ラテックスは生分解性か?
「ラテックス」という言葉は、2つの意味があります。1つはゴムの木から採取される乳白色の天然ラテックスで、天然ゴムの原料です。もう1つは石油から合成された合成ラテックスです。天然ラテックスは生分解性ですが、合成ゴムはほとんど分解しません。ただし「生分解性」には程度の違いがあり、天然ラテックスはパンほど速くは分解されません。
生分解性とは何か
生分解性のある材料は、自然の作用(風化や時間の経過)により、基本的な元素や分子に分解されます。産業革命以前はほとんどの製品が生分解性でしたが、化学合成された製品は風化に強く、非生分解性と見なされることが多いです。
生分解性の度合い
すべての人工製品は最終的に分解しますが、「生分解性」という語は分解速度を指します。

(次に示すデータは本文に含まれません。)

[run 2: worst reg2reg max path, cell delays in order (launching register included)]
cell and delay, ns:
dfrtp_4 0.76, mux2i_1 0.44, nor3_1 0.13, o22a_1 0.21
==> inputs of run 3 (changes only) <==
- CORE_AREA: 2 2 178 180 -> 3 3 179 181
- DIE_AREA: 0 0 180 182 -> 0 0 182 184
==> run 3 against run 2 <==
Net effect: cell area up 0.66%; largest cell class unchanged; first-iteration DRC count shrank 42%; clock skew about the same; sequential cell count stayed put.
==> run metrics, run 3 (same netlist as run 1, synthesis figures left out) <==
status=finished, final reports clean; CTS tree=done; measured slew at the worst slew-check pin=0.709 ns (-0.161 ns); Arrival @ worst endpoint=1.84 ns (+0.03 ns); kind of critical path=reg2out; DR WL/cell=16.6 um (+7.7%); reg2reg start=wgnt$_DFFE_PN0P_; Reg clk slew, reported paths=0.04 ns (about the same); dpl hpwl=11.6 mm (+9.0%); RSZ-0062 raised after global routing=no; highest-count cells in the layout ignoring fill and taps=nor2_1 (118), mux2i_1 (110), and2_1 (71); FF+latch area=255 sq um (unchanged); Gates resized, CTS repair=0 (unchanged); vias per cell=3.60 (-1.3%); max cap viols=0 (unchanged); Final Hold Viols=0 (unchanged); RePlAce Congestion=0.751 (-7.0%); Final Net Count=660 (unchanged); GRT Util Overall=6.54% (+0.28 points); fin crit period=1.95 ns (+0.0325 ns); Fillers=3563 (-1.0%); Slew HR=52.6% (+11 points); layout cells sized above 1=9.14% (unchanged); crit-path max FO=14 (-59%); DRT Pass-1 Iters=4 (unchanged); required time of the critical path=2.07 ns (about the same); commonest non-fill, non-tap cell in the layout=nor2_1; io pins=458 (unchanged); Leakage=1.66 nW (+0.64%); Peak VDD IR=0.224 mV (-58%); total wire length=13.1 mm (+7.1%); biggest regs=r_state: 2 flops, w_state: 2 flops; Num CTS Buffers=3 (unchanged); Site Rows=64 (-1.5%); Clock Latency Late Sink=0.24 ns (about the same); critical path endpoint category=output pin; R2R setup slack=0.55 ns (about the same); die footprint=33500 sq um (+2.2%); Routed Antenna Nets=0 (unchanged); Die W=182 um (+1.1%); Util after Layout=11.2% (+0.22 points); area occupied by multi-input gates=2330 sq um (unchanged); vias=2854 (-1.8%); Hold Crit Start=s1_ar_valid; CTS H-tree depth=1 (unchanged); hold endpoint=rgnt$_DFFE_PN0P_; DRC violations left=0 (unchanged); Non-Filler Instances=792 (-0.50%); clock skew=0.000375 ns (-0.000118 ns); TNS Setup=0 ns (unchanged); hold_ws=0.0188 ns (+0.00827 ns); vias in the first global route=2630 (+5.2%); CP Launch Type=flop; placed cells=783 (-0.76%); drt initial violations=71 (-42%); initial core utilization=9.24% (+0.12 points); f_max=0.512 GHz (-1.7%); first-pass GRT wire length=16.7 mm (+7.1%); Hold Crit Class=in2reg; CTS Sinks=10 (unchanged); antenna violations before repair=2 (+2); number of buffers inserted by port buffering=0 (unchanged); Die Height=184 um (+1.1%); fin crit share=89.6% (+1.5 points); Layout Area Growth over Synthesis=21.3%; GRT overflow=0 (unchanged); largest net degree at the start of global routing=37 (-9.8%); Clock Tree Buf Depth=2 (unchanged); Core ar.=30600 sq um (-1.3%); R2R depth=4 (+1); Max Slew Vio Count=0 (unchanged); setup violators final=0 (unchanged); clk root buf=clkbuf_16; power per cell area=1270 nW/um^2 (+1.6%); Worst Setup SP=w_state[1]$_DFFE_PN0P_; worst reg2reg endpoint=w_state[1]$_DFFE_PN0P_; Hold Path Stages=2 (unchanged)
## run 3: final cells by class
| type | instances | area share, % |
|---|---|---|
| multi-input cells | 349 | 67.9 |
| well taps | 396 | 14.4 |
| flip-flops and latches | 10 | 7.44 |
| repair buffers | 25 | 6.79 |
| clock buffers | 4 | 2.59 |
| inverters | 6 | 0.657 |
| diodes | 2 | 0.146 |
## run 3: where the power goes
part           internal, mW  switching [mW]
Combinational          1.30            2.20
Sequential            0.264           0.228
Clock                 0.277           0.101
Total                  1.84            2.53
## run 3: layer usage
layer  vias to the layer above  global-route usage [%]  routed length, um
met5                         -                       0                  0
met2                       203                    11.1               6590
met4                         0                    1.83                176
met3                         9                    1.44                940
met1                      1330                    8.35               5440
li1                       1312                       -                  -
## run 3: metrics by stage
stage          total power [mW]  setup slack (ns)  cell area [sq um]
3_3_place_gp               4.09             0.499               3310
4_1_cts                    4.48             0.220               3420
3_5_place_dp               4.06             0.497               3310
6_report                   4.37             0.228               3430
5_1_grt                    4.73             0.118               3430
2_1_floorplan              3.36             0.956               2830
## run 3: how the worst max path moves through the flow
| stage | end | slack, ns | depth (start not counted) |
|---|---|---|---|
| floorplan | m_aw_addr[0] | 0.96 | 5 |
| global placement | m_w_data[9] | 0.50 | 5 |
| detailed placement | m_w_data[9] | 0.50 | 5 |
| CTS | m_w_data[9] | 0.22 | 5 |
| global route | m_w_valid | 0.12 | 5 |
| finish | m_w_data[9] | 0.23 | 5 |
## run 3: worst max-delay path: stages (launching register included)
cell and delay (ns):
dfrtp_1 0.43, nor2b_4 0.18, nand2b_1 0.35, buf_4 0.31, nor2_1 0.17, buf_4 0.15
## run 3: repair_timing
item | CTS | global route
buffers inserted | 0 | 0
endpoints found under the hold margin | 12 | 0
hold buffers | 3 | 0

アルミニウム缶は自然に分解しますが、数千年単位の時間が必要です。一方、パンなどは動物に食べられたりすぐに風化したりして、短時間で分解します。
天然ラテックス
天然ラテックスは主にブラジル原産のゴムの木から採取され、東南アジアへも移植されています。樹液は乳白色で、採取後に濃縮・処理されて天然ゴムとなります。手袋やコンドームなどに利用されますが、分解はゆっくりで、食べられるものではないため、自然の風化によってのみ分解されます。
合成ゴム
合成ゴムは石油を原料にポリマー化という工程で作られ、長い分子鎖が形成されます。この構造は風化に強く、天然ラテックスに比べてはるかに分解が遅いです。玩具、車のタイヤ、プラスチック手袋などに広く使用されています。